Downstream analysis 2: Gene Set Enrichment Analysis¶
This tutorial is focused on running GSEA based on the loadings that the ligand-receptor pairs obtained from the tensor factorization. Tensor-cell2cell does not have functions for running GSEA directly from the tool. Here, we use the library gseapy
, which has its own documentation: https://gseapy.readthedocs.io/en/latest/
IMPORTANT: Even though we use gseapy as an external tool, we have to build a gene set for ligand-receptor pairs because the standard GSEA is intended for individual genes.
import cell2cell as c2c
import numpy as np
import pandas as pd
import gseapy
from statsmodels.stats.multitest import fdrcorrection
from collections import defaultdict
import seaborn as sns
%matplotlib inline
import warnings
warnings.filterwarnings('ignore')
1 - Load Data¶
Specify folders where the data is located, and where the outputs will be written:
import os
data_folder = './'
directory = os.fsencode(data_folder)
output_folder = './results/'
if not os.path.isdir(output_folder):
os.mkdir(output_folder)
Open the loadings obtained from the tensor factorization
factors = c2c.io.load_tensor_factors('./results/Loadings.xlsx')
Load gene set used as reference to build the LR set
In this case we use the KEGG pathways. The .gmt file was obtained from http://www.gsea-msigdb.org/gsea/downloads.jsp. If you are interested in using another gene set such as GO Terms, you can download it from the same website.

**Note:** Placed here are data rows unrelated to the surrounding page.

$ cat src/rtl/byteuart_pkg.sv
// byteuart_pkg: register map, field positions and identification bytes
// shared by the serial port's register file and its checker.
package byteuart_pkg;

    localparam int ADDR_W = 12;
    localparam int DATA_W = 32;
    localparam int WORD_W = ADDR_W - 2;
    localparam int CTRL_W = 7;

    typedef logic [WORD_W-1:0] word_t;

    // word indices of the mapped registers
    localparam word_t W_DATA     = word_t'(0);
    localparam word_t W_STATE    = word_t'(1);
    localparam word_t W_CTRL     = word_t'(2);
    localparam word_t W_INTR     = word_t'(3);
    localparam word_t W_BAUD     = word_t'(4);
    localparam word_t W_ID_FIRST = word_t'(12'hFD0 >> 2);

    // status bits
    localparam int S_TXFULL = 0;
    localparam int S_RXFULL = 1;
    localparam int S_TXOVR  = 2;
    localparam int S_RXOVR  = 3;

    // control bits
    localparam int C_TXEN   = 0;
    localparam int C_RXEN   = 1;
    localparam int C_TXIE   = 2;
    localparam int C_RXIE   = 3;
    localparam int C_TXOIE  = 4;
    localparam int C_RXOIE  = 5;

    // interrupt bits
    localparam int I_TX  = 0;
    localparam int I_RX  = 1;
    localparam int I_TXO = 2;
    localparam int I_RXO = 3;

    // identification byte by position counted from the first ID word
    function automatic logic [7:0] id_byte(input logic [3:0] idx);
        case (idx)
            4'd0:    return 8'h04;
            4'd4:    return 8'h21;
            4'd5:    return 8'hB8;
            4'd6:    return 8'h1B;
            4'd8:    return 8'h0D;
            4'd9:    return 8'hF0;
            4'd10:   return 8'h05;
            4'd11:   return 8'hB1;
            default: return 8'h00;
        endcase
    endfunction

endpackage
--- src/rtl/flash_wp_pkg.sv ---
package flash_wp_pkg;

  localparam int unsigned LVL_W = 4;

  typedef struct packed {
    logic             srwd;
    logic             tb;
    logic [LVL_W-1:0] bp;
  } wp_status_t;

  localparam int unsigned STAT_W = $bits(wp_status_t);

  // Window test: level 0 is open, levels above blk_w cover the array,
  // otherwise 2^(lvl-1) blocks from the end picked by tb.
  function automatic logic blk_protected(input logic [31:0] blk,
                                         input logic [LVL_W-1:0] lvl,
                                         input logic tb,
                                         input int unsigned blk_w);
    logic [31:0] cnt;
    logic [31:0] nblk;
    if (lvl == '0) return 1'b0;
    if (32'(lvl) > blk_w) return 1'b1;
    cnt  = 32'd1 << (lvl - 1'b1);
    nblk = 32'd1 << blk_w;
    return tb ? (blk >= nblk - cnt) : (blk < cnt);
  endfunction

endpackage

pathway_per_gene = defaultdict(set)
with open('KEGG.gmt', 'rb') as f:
for i, line in enumerate(f):
l = line.decode("utf-8").split('\t')
l[-1] = l[-1].replace('\n', '')
l = [pw for pw in l if ('http' not in pw)] # Remove website info
for gene in l[1:]:
pathway_per_gene[gene] = pathway_per_gene[gene].union(set([l[0]]))
This file contains pathways associated with each gene. For example for IL6:
pathway_per_gene['IL6']
{'KEGG_CYTOKINE_CYTOKINE_RECEPTOR_INTERACTION', 'KEGG_CYTOSOLIC_DNA_SENSING_PATHWAY', 'KEGG_GRAFT_VERSUS_HOST_DISEASE', 'KEGG_HEMATOPOIETIC_CELL_LINEAGE', 'KEGG_HYPERTROPHIC_CARDIOMYOPATHY_HCM', 'KEGG_INTESTINAL_IMMUNE_NETWORK_FOR_IGA_PRODUCTION', 'KEGG_JAK_STAT_SIGNALING_PATHWAY', 'KEGG_NOD_LIKE_RECEPTOR_SIGNALING_PATHWAY', 'KEGG_PATHWAYS_IN_CANCER', 'KEGG_PRION_DISEASES', 'KEGG_TOLL_LIKE_RECEPTOR_SIGNALING_PATHWAY'}
Open LR pairs from CellChat
Different databases of ligand-receptor interactions could be used. We previously created a repository that includes many available DBs (https://github.com/LewisLabUCSD/Ligand-Receptor-Pairs). In this tutorial, we employ the ligand-receptor pairs from CellChat (https://doi.org/10.1038/s41467-021-21246-9), which includes multimeric protein complexes.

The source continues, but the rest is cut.